At age 16, Bjorholm visited Japan as part of a student group. There, he met bonsai master Keiichi Fujikawa who will later become his teacher and mentor. Before beginning a formal apprenticeship, Bjorholm studied the artform with several bonsai professionals in the United States.

== Career ==
After graduating from college in 2008 at age 22, Bjorholm applied and became an apprentice under Keiichi Fujikawa at Kouka-en Bonsai Nursery in Osaka, Japan. He apprenticed for six years before becoming certified as a bonsai professional by the Nippon Bonsai Association. Thereafter, he worked as an artist-in-residence at Kouka-en, making him Japan's first foreign-born working bonsai artist. As part of his job at Kouka-en, Bjorholm styled and maintained many trees registered as "masterpiece" by Japan's Nippon Bonsai Association, and other important trees that would subsequently enter the prestigious Kokufu-ten bonsai exhibition, Japan's premier showcase of the artform.

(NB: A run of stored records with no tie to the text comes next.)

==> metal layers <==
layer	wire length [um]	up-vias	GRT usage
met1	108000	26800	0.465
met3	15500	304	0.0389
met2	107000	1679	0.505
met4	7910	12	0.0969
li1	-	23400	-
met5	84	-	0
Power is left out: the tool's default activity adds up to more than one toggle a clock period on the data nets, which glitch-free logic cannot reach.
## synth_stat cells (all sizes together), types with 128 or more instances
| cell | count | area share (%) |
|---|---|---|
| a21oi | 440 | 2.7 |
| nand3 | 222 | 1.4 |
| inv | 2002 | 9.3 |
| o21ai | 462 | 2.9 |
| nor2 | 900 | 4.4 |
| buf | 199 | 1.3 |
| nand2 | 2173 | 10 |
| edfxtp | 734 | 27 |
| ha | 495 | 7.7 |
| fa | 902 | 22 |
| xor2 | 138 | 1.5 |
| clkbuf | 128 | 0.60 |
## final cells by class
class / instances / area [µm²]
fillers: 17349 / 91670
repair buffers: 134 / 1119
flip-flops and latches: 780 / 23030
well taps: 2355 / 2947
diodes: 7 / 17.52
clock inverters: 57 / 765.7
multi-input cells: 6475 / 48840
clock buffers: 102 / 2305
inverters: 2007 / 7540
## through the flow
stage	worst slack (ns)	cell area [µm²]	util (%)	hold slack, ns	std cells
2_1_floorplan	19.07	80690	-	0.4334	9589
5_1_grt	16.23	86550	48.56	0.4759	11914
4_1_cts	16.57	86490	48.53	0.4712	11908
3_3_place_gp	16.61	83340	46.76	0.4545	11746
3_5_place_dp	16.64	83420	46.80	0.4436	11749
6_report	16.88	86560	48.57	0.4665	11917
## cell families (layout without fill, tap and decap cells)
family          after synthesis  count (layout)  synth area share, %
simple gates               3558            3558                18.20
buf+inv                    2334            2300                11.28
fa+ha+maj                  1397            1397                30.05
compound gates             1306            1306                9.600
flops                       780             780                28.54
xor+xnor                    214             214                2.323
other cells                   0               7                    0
$ cat config.mk
export PLATFORM = sky130hd
export DESIGN_NAME = compass_iron_calibrator
export DESIGN_NICKNAME = d
export VERILOG_FILES = /design/src/hdl/cic_pkg.sv /design/src/hdl/cic_lane.sv /design/src/hdl/compass_iron_calibrator.sv
export SDC_FILE = /design/constraint.sdc
export NUM_CORES = 2
export LEC_CHECK = 0
export ABC_CLOCK_PERIOD_IN_PS = 9200
export BUFFER_PORTS_ARGS = -buffer_cell sky130_fd_sc_hd__buf_2
export CAP_MARGIN = 20
export CORE_MARGIN = 2
export CORE_UTILIZATION = 60
export DETAILED_ROUTE_END_ITERATION = 6
export HOLD_SLACK_MARGIN = 0.1
export PLACE_DENSITY = 0.8
export SETUP_SLACK_MARGIN = 0.3
export SLEW_MARGIN = 0
export SYNTH_ARGS = -nofsm -noshare
export SYNTH_HDL_FRONTEND = slang
export SYNTH_SLANG_ARGS = --single-unit
$ cat constraint.sdc
create_clock -name clk -period 9.2 [get_ports clk]
set_input_delay 0.46 -clock clk [delete_from_list [all_inputs] [get_ports clk]]
set_output_delay 0.46 -clock clk [all_outputs]
set_load 0.05 [all_outputs]
`src/design/affine_gap_alignment_scorer_macros.svh`:
```
// Assertion macros shared by the scorer RTL.
`ifndef AFFINE_GAP_ALIGNMENT_SCORER_MACROS_SVH
`define AFFINE_GAP_ALIGNMENT_SCORER_MACROS_SVH
`ifndef SYNTHESIS
`define AGAS_ASSERT_IMPL(label, ante, cons) \
  label: assert property (@(posedge clk) disable iff (!rst_n) (ante) |-> (cons)) \
    else $error("assertion failed");
`define AGAS_ASSERT_NEXT(label, ante, cons) \
  label: assert property (@(posedge clk) disable iff (!rst_n) (ante) |=> (cons)) \
    else $error("assertion failed");
`else
`define AGAS_ASSERT_IMPL(label, ante, cons)
`define AGAS_ASSERT_NEXT(label, ante, cons)
`endif
`endif

```
`src/design/agas_pkg.sv`:
```
// Types and constants of the affine-gap alignment scorer.
`default_nettype none
package agas_pkg;

  localparam int SYM_W   = 8;
  localparam int CFG_W   = 8;
  localparam int CIDX_W  = 3;
  localparam int BEST_W  = 16;
  localparam int QEND_W  = 10;
  localparam int TEND_W  = 11;
  localparam int COUNT_W = 20;

  typedef enum logic [1:0] {
    KIND_QUERY  = 2'd0,
    KIND_TARGET = 2'd1,
    KIND_RUN    = 2'd2
  } kind_t;

  typedef enum logic [CIDX_W-1:0] {
    REG_MATCH      = 3'd0,
    REG_MISMATCH   = 3'd1,
    REG_GAP_OPEN   = 3'd2,
    REG_GAP_EXTEND = 3'd3,
    REG_CLIP_START = 3'd4,
    REG_CLIP_END   = 3'd5,
    REG_SEARCH_REV = 3'd6
  } reg_idx_t;

  typedef enum logic [2:0] {
    ST_IDLE,
    ST_ROW_START,
    ST_FILL,
    ST_FINISH,
    ST_DONE
  } state_t;

  // scoring controls handed to the cell
  typedef struct packed {
    logic [CFG_W:0]   open_ext;
    logic [CFG_W-1:0] extend;
    logic             clip_start;
  } cell_cfg_t;

endpackage
`default_nettype wire

```
`src/design/agas_cell.sv`:
```
// One dynamic programming cell: match, vertical and horizontal gap scores.
`default_nettype none
module agas_cell #(
  parameter int SW = 16
) (
  input  wire agas_pkg::cell_cfg_t            cfg,
  input  wire logic signed [agas_pkg::CFG_W-1:0] sub_score,
  input  wire logic signed [SW-1:0]           up_m,
  input  wire logic signed [SW-1:0]           up_v,
  input  wire logic signed [SW-1:0]           left_m,
  input  wire logic signed [SW-1:0]           left_h,
  input  wire logic signed [SW-1:0]           diag_m,
  input  wire logic signed [SW-1:0]           diag_v,
  input  wire logic signed [SW-1:0]           diag_h,
  output logic signed [SW-1:0]                new_m,
  output logic signed [SW-1:0]                new_v,
  output logic signed [SW-1:0]                new_h,
  output logic signed [SW-1:0]                cell_max
);

  localparam int EW = SW + 2;
  localparam logic signed [EW-1:0] EMAX = {3'b000, {(SW-1){1'b1}}};
  localparam logic signed [EW-1:0] EMIN = {3'b111, {(SW-1){1'b0}}};

  function automatic logic signed [SW-1:0] sat(input logic signed [EW-1:0] x);
    logic signed [SW-1:0] r;
    if (x > EMAX) r = EMAX[SW-1:0];
    else if (x < EMIN) r = EMIN[SW-1:0];
    else r = x[SW-1:0];
    return r;
  endfunction

  logic signed [EW-1:0] oe_e, ext_e, s_e;
  logic signed [SW-1:0] v_open, v_ext, h_open, h_ext, mx_md, mx, m_sat;

  always_comb begin
    oe_e  = EW'($signed(cfg.open_ext));
    ext_e = EW'($signed(cfg.extend));
    s_e   = EW'(sub_score);
    v_open = sat(EW'(up_m) + oe_e);
    v_ext  = sat(EW'(up_v) + ext_e);
    h_open = sat(EW'(left_m) + oe_e);
    h_ext  = sat(EW'(left_h) + ext_e);
    new_v  = (v_open > v_ext) ? v_open : v_ext;
    new_h  = (h_open > h_ext) ? h_open : h_ext;
    mx_md  = (diag_m > diag_v) ? diag_m : diag_v;
    mx     = (mx_md > diag_h) ? mx_md : diag_h;
    m_sat  = sat(EW'(mx) + s_e);
    new_m  = (cfg.clip_start && m_sat < 0) ? '0 : m_sat;
  end

  logic signed [SW-1:0] c_mv;
  always_comb begin
    c_mv     = (new_m > new_v) ? new_m : new_v;
    cell_max = (c_mv > new_h) ? c_mv : new_h;
  end

endmodule
`default_nettype wire

```
`config.mk`:
```
export PLATFORM = sky130hd
export DESIGN_NAME = agas_cell
export DESIGN_NICKNAME = d
export VERILOG_FILES = /design/src/design/affine_gap_alignment_scorer_macros.svh /design/src/design/agas_pkg.sv /design/src/design/agas_cell.sv
export SDC_FILE = /design/constraint.sdc
export NUM_CORES = 1
export LEC_CHECK = 0
export BUFFER_PORTS_ARGS = -buffer_cell sky130_fd_sc_hd__buf_2
export CORE_MARGIN = 2
export CORE_UTILIZATION = 45
export DETAILED_ROUTE_END_ITERATION = 6
export PLACE_DENSITY = 0.72
export RECOVER_POWER = 50
export SYNTH_ARGS = -nofsm -noshare
export SYNTH_HDL_FRONTEND = slang
export SYNTH_SLANG_ARGS = --single-unit
```
`constraint.sdc`:
```
create_clock -name vclk -period 15.06
set_input_delay 2.259 -clock vclk [all_inputs]
set_output_delay 2.259 -clock vclk [all_outputs]
set_load 0.01 [all_outputs]
```
==> results.cfg, run 1 <==
[final_layout]
syn_to_final_growth_pct = 19.0
design.seq.count = 0
final_cells = 1572
antennaDiodeCount = 0
finalInstanceArea_um2 = 9590
final_nets = 1667
layout-drive-gt1-share_pct = 20.9
seqCellArea_um2 = 0
num-clock-buffers = 0

[timing]
finalSetupViolCount = 0
fmax_mhz = 68.7
slew_viol_final = 0
tns_ps = 0
holdWs_ps = 5000
finalCriticalPeriod_ps = 14560
worst_pin_slew_ps = 1060
maxSlewHeadroom_pct = 29.2
hold_viol = 0
finalCritPeriodShare_pct = 96.7

[critical_path]
critPathMaxStageDelay_ps = 400
path_class = input pin to output port
cp_common_cell = o21a_1
endpoint_kind = output port
worstPathArrival_ps = 12310
cp_slowest_cell = o211ai_1
worstPathRequired_ps = 12800
startpoint_type = input pin
crit_buf_inv = 7
cp_max_fo = 14
crit_family = compound AO/OA/AOI/OAI gates

[yosys]
syn_area_um2 = 8060
synth_warnings = 0
synth_area_leaders = ha_1, a21oi_1, mux2_2
syn_nets = 1468
muxShareOfSynthArea_pct = 7.06
seq_area_frac_synth_pct = 0
syn_area_per_cell_um2 = 7.01
synth_compound_area_share_pct = 32.1
synth_top_area_cell = ha_1
syn_inst = 1150
synth_xor_area_share_pct = 6.63
synth-simple-area-share_pct = 19.0
synthAdderAreaFrac_pct = 28.6
synth_top_family_by_area = compound AO/OA/AOI/OAI gates
synth_cell_types = 72
synth_top_area_share_pct = 27.2

[global_routing]
grt_max_degree = 28
grt_pass1_wl_um = 41500
grt_pass1_vias = 8608
grt-ovfl-total = 0
grt.total_usage_pct = 26.9
antenna_found_initial = 0

[place]
dpl.hpwl_um = 23200
placed_area_um2 = 9370
place_congestion = 0.952
io_buffers = 202
placed_cells = 1562

[floorplanning]
fp.dieArea_um2 = 19000
num_rows = 48
start_util_pct = 46.3
die_height_um = 138
die_x_um = 138
core_area_um2 = 17400
ios = 202

[power_and_ir_drop]
pwr-share-clk_pct = 0
finalPower_w = 0.00230
power_frac_comb_pct = 100.0
switching_share_pct = 59.2
ir_worst_vdd_mv = 0.210
power.leakage_nw = 4.78
seq_power_share_pct = 0
p_switching_w = 0.00136
intPower_w = 0.000940
powerDensity_nw_per_um2 = 240

[worst_hold_path]
min_to = new_m[15]
hold_path_class = input pin to output port
holdPathStages = 3
hp-start = cfg[0]

[routing]
drc_errors = 0
first_pass_iters = 5
ant_nets = 0
vias = 9293
drt-total-wl_um = 26800
wl_per_cell_um = 17.0
drtIter0Drc = 616
vias_per_cell = 5.91

[outcome]
status = complete, no violations

[clocking]
ctsHoldBuffers = 0

[flow_run]
maxCapViolations = 0
## how the worst max path moves through the flow
stage	start	to	slack [ps]	cells after the start
final	diag_v[1]	cell_max[11]	500	56
after global routing	diag_v[1]	cell_max[9]	-120	56
after CTS	diag_m[1]	cell_max[9]	180	53
after detailed placement	diag_m[1]	cell_max[12]	-280	53
after global placement	diag_m[1]	cell_max[9]	40	54
after floorplan	diag_v[1]	cell_max[10]	30	62
## stage by stage
stage                     util (%)  setup slack [ps]
after floorplan                  -              31.0
after global placement        53.8              38.2
after detailed placement      53.8              -283
after CTS                     53.8               179
after global routing          55.1              -120
final                         55.1               495
## metal layers
metal / vias up / part of all wire [%] / track usage (%)
li1: 4667 / - / -
met1: 4205 / 43 / 34.4
met2: 365 / 44 / 46.3
met3: 56 / 8.5 / 4.31
met4: 0 / 3.8 / 8.05
met5: - / 0 / 0
## final cells by class
| class | count | area [um^2] |
|---|---|---|
| fillers | 1735 | 7820 |
| repair buffers | 227 | 1190 |
| well taps | 225 | 282 |
| multi-input cells | 1017 | 7730 |
| inverters | 103 | 387 |
## timing repair
action,in CTS,in global routing
pin swaps,0,11
endpoints found under the setup margin,15,16
setup buffers,0,9
gates cloned,0,1
gates resized for setup,2,33
## cells in the final DEF (no fill, tap or decap), types with 7 or more instances in the layout
cell	synthesis	routed
inv_1	103	103
xnor2_1	43	42
o21bai_1	12	11
and3_1	13	13
o211ai_1	17	17
a31oi_1	11	10
o31ai_1	10	8
nand4_1	21	21
o21ai_0	80	75
a21oi_1	126	123
mux2_2	40	39
nand2_1	76	74
nor2_1	84	83
buf_4	0	20
xor2_1	18	18
a21o_1	44	43
a211oi_1	16	14
buf_2	10	180
nor2b_1	19	19
nand2b_1	16	16
and2_1	8	7
mux2i_1	9	9
ha_1	175	172
clkbuf_1	18	24
o21a_1	28	28
o21ai_1	2	7
nor3_1	18	17
nand3_1	32	32
## worst min-delay path, stage by stage
cell and delay [ps]:
buf_2 150, nor2_1 150, buf_2 180
## cells in the mapped netlist, types with 7 or more instances
cell type  count
nand3_1       32
o21a_1        28
inv_1        103
ha_1         175
nor2b_1       19
clkbuf_1      18
mux2_2        40
nand2b_1      16
mux2i_1        9
xnor2_1       43
a21o_1        44
xor2_1        18
nand4_1       21
a31oi_1       11
nor3_1        18
nor2_1        84
a21oi_1      126
and2_1         8
nand2_1       76
buf_2         10
o31ai_1       10
o21ai_0       80
a211oi_1      16
o21bai_1      12
o22ai_1        7
and3_1        13
o211ai_1      17
## power groups by stage
| stage | combinational [W] | clock (W) | sequential [W] |
|---|---|---|---|
| after floorplan | 0.00139 | 0 | 0 |
| after global placement | 0.00213 | 0 | 0 |
| after detailed placement | 0.00215 | 0 | 0 |
| after CTS | 0.00216 | 0 | 0 |
| after global routing | 0.00252 | 0 | 0 |
| final | 0.00230 | 0 | 0 |
## kinds of logic after synthesis
| family | count (synthesis) |
|---|---|
| buf+inv | 134 |
| mux | 51 |
| fa+ha+maj | 182 |
| simple gates | 315 |
| xor+xnor | 61 |
| compound gates | 407 |
Note: power is estimated with default switching activity, not from simulation.
==> inputs of run 2 (changes only) <==
ABC_AREA = 1   (was unset)
==> results.cfg, run 2 <==
[outcome]
status = complete, no violations

[final_layout]
design.seq.count = 0
num-clock-buffers = 0
syn_to_final_growth_pct = 14.7
final_common_cell = nand2_1
seqCellArea_um2 = 0
fill_cells = 1949
final_cell_mix = nand2_1, inv_1, ha_1, buf_2, a21oi_1
layout-drive-gt1-share_pct = 15.0
final_nets = 1882
multi_input_area_um2 = 7150
final_cells = 1787
antennaDiodeCount = 0

[yosys]
syn_area_per_cell_um2 = 5.86
syn_area_um2 = 8070
synth_top_area_cell = ha_1
syn_nets = 1695
synth_warnings = 0
yosys-top-cells-count = nand2_1, inv_1, ha_1
synth_cell_types = 49
synth_area_leaders = ha_1, nand2_1, inv_1
seq_area_frac_synth_pct = 0
syn_inst = 1377
synth_top_area_share_pct = 27.1
synth_most_common_cell = nand2_1

[timing]
worst_pin_slew_ps = 924
finalSetupViolCount = 0
tns_ps = 0
finalCriticalPeriod_ps = 14050
rsz0062_at_grt = no
maxSlewHeadroom_pct = 38.4
fmax_mhz = 71.2
hold_viol = 0
finalCritPeriodShare_pct = 93.3
slew_viol_final = 0

[place]
dpl.hpwl_um = 22100
place_congestion = 0.919
io_buffers = 202
placed_cells = 1784

[global_routing]
grt_pass1_wl_um = 38600
antenna_found_initial = 0
grt-ovfl-total = 0
grt_pass1_vias = 8515
grt_max_degree = 29
grt.total_usage_pct = 25.1

[routing]
ant_nets = 0
drc_errors = 0
drt-total-wl_um = 24800
drtIter0Drc = 402
vias_per_cell = 5.21
vias = 9306
first_pass_iters = 5
wl_per_cell_um = 13.9

[floorplanning]
core_area_um2 = 17400
num_rows = 48
start_util_pct = 46.4
fp.dieArea_um2 = 19000
ios = 202
die_height_um = 138
die_x_um = 138

[critical_path]
startpoint_type = input pin
crit_buf_inv = 11
crit_family = simple AND/OR/NAND/NOR gates
worstPathRequired_ps = 12800
path_class = input pin to output port
critPathMaxStageDelay_ps = 400
cp_slowest_cell = fa_1
worstPathArrival_ps = 11790
endpoint_kind = output port
cp_common_cell = nand2_1
cp_max_fo = 20

[worst_hold_path]
hold_path_class = input pin to output port

[flow_run]
maxCapViolations = 0

[clocking]
ctsHoldBuffers = 0
## run 2: path summary, 6_finish.rpt
| check | from | to | slack [ps] | cells past startpoint |
|---|---|---|---|---|
| worst min-delay path | cfg[0] | new_m[15] | 4890 | 3 |
| worst max-delay path | diag_v[1] | cell_max[13] | 1010 | 62 |
## run 2: logic make-up after synthesis
kind of cell	synth area share, %
simple gates	34.9
compound gates	18.5
xor+xnor	6.83
buf+inv	11.4
fa+ha+maj	28.4
## run 2: routing by layer
layer,vias up,global-route usage (%),routed length [um]
met5,-,0,0
met4,0,5.90,639
met3,34,1.86,1510
met2,274,45.6,11600
met1,4060,32.1,11100
li1,4938,-,-
## run 2: timing repair
item                                   CTS  global route
setup buffers                            0             2
setup endpoints to repair                0            16
endpoints found under the hold margin    0             0
gates resized for setup                  0             4
## run 2: per-stage QoR
stage               cell area (um^2)  worst slack [ps]  hold WS (ps)  utilization [%]
floorplan                       8070              2300          4580                -
global placement                9270              1010          4870             53.2
detailed placement              9270               807          4870             53.2
CTS                             9270               758          4870             53.2
global route                    9260              66.6          4880             53.2
finish                          9260              1010          4890             53.2
## run 2: worst min-delay path: cells and delay by family
family / cells / cell delay, ps
buf+inv: 2 / 260
simple gates: 1 / 110
## run 2: final cells by class
cell class,instances,area share [%]
Timing Repair inverter,1,0.0810
Multi-Input combinational cell,1139,77.2
Timing Repair Buffer,206,10.9
Inverter,216,8.79
Tap cell,225,3.04
Power of run 2 is left out: the tool's default activity adds up to more than one toggle a clock period on the data nets, which glitch-free logic cannot reach.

Upon his return to the United States, in 2018, Bjorholm established Eisei-en (永青園) Bonsai Garden in Mount Juliet, Tennessee, where he teaches bonsai, styles and cares for privately owned trees and for his own collection, and sells and brokers bonsai for a discerning clientele.

As part of his work spreading bonsai art, Bjorholm has an active YouTube channel with a base of over 200,000 subscribers around the world, as well as a subscription-based online learning platform, Bonsai-U.

In 2019, Bjorholm dealt several bonsai trees for the Government of the United Arab Emirates, which the nation gave as gifts to various recipients, including the Central Intelligence Agency.

In early September 2023, Bjorholm announced that he will be permanently relocating with his family to Kyoto, Japan, in mid-2024. As a result, his Tennessee-based bonsai garden, Eisei-en, will close and he will establish Eisei-en Kyoto, his new bonsai garden. Bjorholm will continue to operate his online learning platform, Bonsai-U.